A long-circulating urban legend has misrepresented Heschel's custom. As this version of the story has it, Heschel was giving a lecture in Florida at which a man in the audience yelled, “A woman belongs on the bimah like a piece of bread belongs on the seder plate," and she chose the orange to commemorate the incident and respond to her critic.

==Social activism==
In 2006, Heschel served on the Green Zionist Alliance slate to the World Zionist Congress.

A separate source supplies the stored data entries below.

Source: an optimization exercise on an open RTL-to-GDS flow (aim: small area, a short achievable clock period and few clock cycles per item). Production flows keep margins and buffers that such runs may drop. At most, simulation tests tie the RTL to the original design; equivalence was not proved. The RTL of run 2 was laid out without a check of its function.

## flow/design.v (module list and top-level ports; edited modules follow where they fit)
// module lzc: 22 lines
// module gen_lzc: 25 lines
// module lzc_4: 10 lines
// module int_div: 122 lines
// module ks_sub: 36 lines
// module ks_add: 34 lines
// module int_sqrt: 90 lines
// module fp_rnd: 240 lines
// module fp_add_head: 173 lines
// module fp_add_spec: 160 lines
// module fp_add_tail: 141 lines
// module ks_addsub: 37 lines
// module fp_mul_head: 132 lines
// module fp_mul_tail: 173 lines
// module mul24: 1955 lines
// module fp_fma_s2: 290 lines
// module fp_fma_tail: 186 lines
// module fp_fma_add_head: 302 lines
// module fma_addsub: 35 lines
// module fp_div: 225 lines
// module fp_div_tail: 124 lines
// module fp_sqrt: 189 lines
// module fp_i2f: 155 lines
// module fp_f2i: 229 lines
// module fp_cmp: 154 lines
// module fp_classify: 113 lines
// module f2d: 146 lines
// module d2f: 153 lines
// module fp_top: 979 lines
module fp_top
#(
    parameter fp_pkg::fp_format_e  FP_FORMAT   = fp_pkg::FP32,
    parameter fp_pkg::int_format_e INT_FORMAT  = fp_pkg::INT32,
    parameter logic        RISCV_MODE  = 1'b0
)
(
    input clk_i,
    input rst_i,
    input start_i,
    output logic ready_o,
    input [63:0] a_i,
    input [63:0] b_i,
    input [63:0] c_i,
    input fp_pkg::roundmode_e rnd_i,
    input fp_pkg::float_op_e op_i,
    input [1:0] op_modify_i,
    output logic [63:0] result_o,
    output logic valid_o,
    output fp_pkg::status_t flags_o
);
  // ...
==> flow/run.sh <==
#!/bin/bash
# synth_recipe.tcl (not shown) runs the flow's synth.tcl, then flattens the netlist and writes it again
# the make line also repeats each setting of config.mk as NAME=value (left out here)
make -C /OpenROAD-flow-scripts/flow DESIGN_CONFIG=/design/flow/config.mk WORK_HOME=/design/flow/orfs CLKGATE_MAP_FILE= SYNTH_SCRIPT=/design/flow/synth_recipe.tcl finish
==> flow/config.mk <==
export PLATFORM = sky130hd
export DESIGN_NAME = fp_top
export DESIGN_NICKNAME = fp_top
export VERILOG_FILES = /design/flow/design.v
export SDC_FILE = /design/flow/constraint.sdc
export NUM_CORES = 8
export LEC_CHECK = 0
export ABC_AREA = 1
export CAP_MARGIN = 20
export CORE_MARGIN = 2
export CORE_UTILIZATION = 40
export SETUP_SLACK_MARGIN = 5
export SLEW_MARGIN = 20
==> flow/constraint.sdc <==
create_clock -name core_clock -period 20.0 [get_ports {clk_i}]
set_input_delay 4.0000 -clock core_clock [delete_from_list [all_inputs] [get_ports {clk_i}]]
set_output_delay 4.0000 -clock core_clock [all_outputs]
set_load 0.01 [all_outputs]
Background: an optimization exercise with open tools, aiming at a short achievable clock period and few clock cycles. Do not read the settings as production practice.
Only simulation tests tie the RTL to the original design; equivalence was not proved.
No activity file was given, so power comes from the tool's default toggle rates.

==> flow/run.sh <==
#!/bin/bash
# synth_recipe.tcl (not shown) runs the flow's synth.tcl, then flattens the netlist and writes it again
# the make line also repeats each setting of config.mk as NAME=value (left out here)
make -C /OpenROAD-flow-scripts/flow DESIGN_CONFIG=/design/flow/config.mk WORK_HOME=/design/flow/orfs CLKGATE_MAP_FILE= SYNTH_SCRIPT=/design/flow/synth_recipe.tcl finish
==> flow/config.mk <==
export PLATFORM = sky130hd
export DESIGN_NAME = custom_cpu
export DESIGN_NICKNAME = custom_cpu
export VERILOG_FILES = /design/flow/design.v
export SDC_FILE = /design/flow/constraint.sdc
export NUM_CORES = 4
export LEC_CHECK = 0
export CAP_MARGIN = 20
export CORE_MARGIN = 2
export CORE_UTILIZATION = 40
export PLACE_DENSITY = 0.6
export SLEW_MARGIN = 20
==> flow/constraint.sdc <==
create_clock -name core_clock -period 13.0 [get_ports {clk}]
set_input_delay 2.6000 -clock core_clock [delete_from_list [all_inputs] [get_ports {clk}]]
set_output_delay 2.6000 -clock core_clock [all_outputs]
set_load 0.01 [all_outputs]
==> flow/design.v <==
`timescale 10 ns / 1 ns
module alu(
	input [32 - 1:0] A,
	input [32 - 1:0] B,
	input [2:0] ALUop,
	output Overflow,
	output CarryOut,
	output Zero,
	output [32 - 1:0] Result
);
	wire [31:0]ResultAND;
	wire [31:0]ResultOR;
	wire [31:0]ResultXOR;
	wire [31:0]ResultRight;
	wire [32:0]SIGNED;
	wire [32:0]SIGNED1;
	wire [32:0]UNSIGNED;
	wire [32:0]UNSIGNED1;
	wire [32:0]calculate;
	wire [32:0]calculate1;
	wire [63:0]temp;
	assign ResultAND=A & B;
	assign ResultOR=A | B;
	assign ResultXOR=A ^ B;
	assign SIGNED=~{B[31],B}+33'd1;
	assign SIGNED1=(ALUop==3'b010)?{B[31],B}:SIGNED;
	assign UNSIGNED=~{1'b0,B}+33'd1;
	assign UNSIGNED1=(ALUop==3'b010)?{1'b0,B}:UNSIGNED;
	assign temp={32'hffffffff,A}>>B;
	assign ResultRight=(A[31]==1)?temp[31:0]:A>>B;
	assign calculate={A[31],A}+SIGNED1;
	assign calculate1={1'b0,A}+UNSIGNED1;
	assign Overflow=calculate[32]^calculate[31];
	assign CarryOut=calculate1[32];
	assign Result=(ALUop==3'b000)?ResultAND:  
				(ALUop==3'b001)?ResultOR:  
				(ALUop==3'b010)?calculate[31:0]:  
				(ALUop==3'b011)?ResultXOR:  
				(ALUop==3'b100)?ResultRight:  
				(ALUop==3'b101)?CarryOut:  
				(ALUop==3'b110)?calculate[31:0]:  
				(ALUop==3'b111)?{31'b0,calculate[31]^Overflow}:  
				0;
	assign Zero=(Result==0)?1:0;
endmodule
`timescale 10 ns / 1 ns
module reg_file(
	input clk,
	input rst,
	input [5 - 1:0] waddr,
	input [5 - 1:0] raddr1,
	input [5 - 1:0] raddr2,
	input wen,
	input [32 - 1:0] wdata,
	output [32 - 1:0] rdata1,
	output [32 - 1:0] rdata2
);
	reg [31:0]r[31:0];
	always@(posedge clk)
	begin
		if (rst)
		begin
			r[0]<=0;r[1]<=0;r[2]<=0;r[3]<=0;
			r[4]<=0;r[5]<=0;r[6]<=0;r[7]<=0;
			r[8]<=0;r[9]<=0;r[10]<=0;r[11]<=0;
			r[12]<=0;r[13]<=0;r[14]<=0;r[15]<=0;
			r[16]<=0;r[17]<=0;r[18]<=0;r[19]<=0;
			r[20]<=0;r[21]<=0;r[22]<=0;r[23]<=0;
			r[24]<=0;r[25]<=0;r[26]<=0;r[27]<=0;
			r[28]<=0;r[29]<=0;r[30]<=0;r[31]<=0;
		end
		if (wen) 
		begin
			if (waddr==0) r[0]<=0;
			else r[waddr]<=wdata;
		end
	end
	assign rdata1=r[raddr1];
	assign rdata2=r[raddr2];
endmodule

==Awards and recognition==
Heschel is an honorary trustee of the Heschel School in New York. She has received an honorary doctorate in Humane Letters from Colorado College, an honorary doctorate of sacred letters from the University of St. Michael's College, an honorary Doctor of Divinity degree from Trinity College, an honorary doctorate from the Augustana Theologische Hochschule, the John M. Manley Huntington award from Dartmouth, and the Jacobus Family Fellowship from Dartmouth, and she was elected an honorary member of Phi Beta Kappa.

==Published works==
Her monograph Abraham Geiger and the Jewish Jesus (1998, University of Chicago Press) won the Abraham Geiger Prize of the Geiger College in Germany and a National Jewish Book Award. She has also written The Aryan Jesus: Christian Theologians and the Bible in Nazi Germany (2008, Princeton University Press) and has edited Moral Grandeur and Spiritual Audacity: Essays of Abraham Joshua Heschel, Betrayal: German Churches and the Holocaust (with Robert P. Ericksen), Insider/Outsider: American Jews and Multiculturalism (with David Biale and Michael Galchinsky), and On Being a Jewish Feminist.

She has also co-edited, with Christopher Browning and Michael Marrus, Holocaust Scholarship: Personal Trajectories and Professional Interpretations. With Umar Ryad, she co-edited The Muslim Reception of European Orientalism. In 2018 she published Jüdischer Islam: Islam und jüdisch-deutsche Selbstbestimmung. Among her recent articles are "The Slippery Yet Tenacious Nature of Racism: New Developments in Critical Race Theory and Their Implications for the Study of Religion and Ethics", "Jewish and Muslim Feminist Theologies in Dialogue: Discourses of Difference", "Constructions of Jewish Identity through Reflections on Islam", and "German Jewish Scholarship on Islam as a Tool for De-Orientalizing Judaism".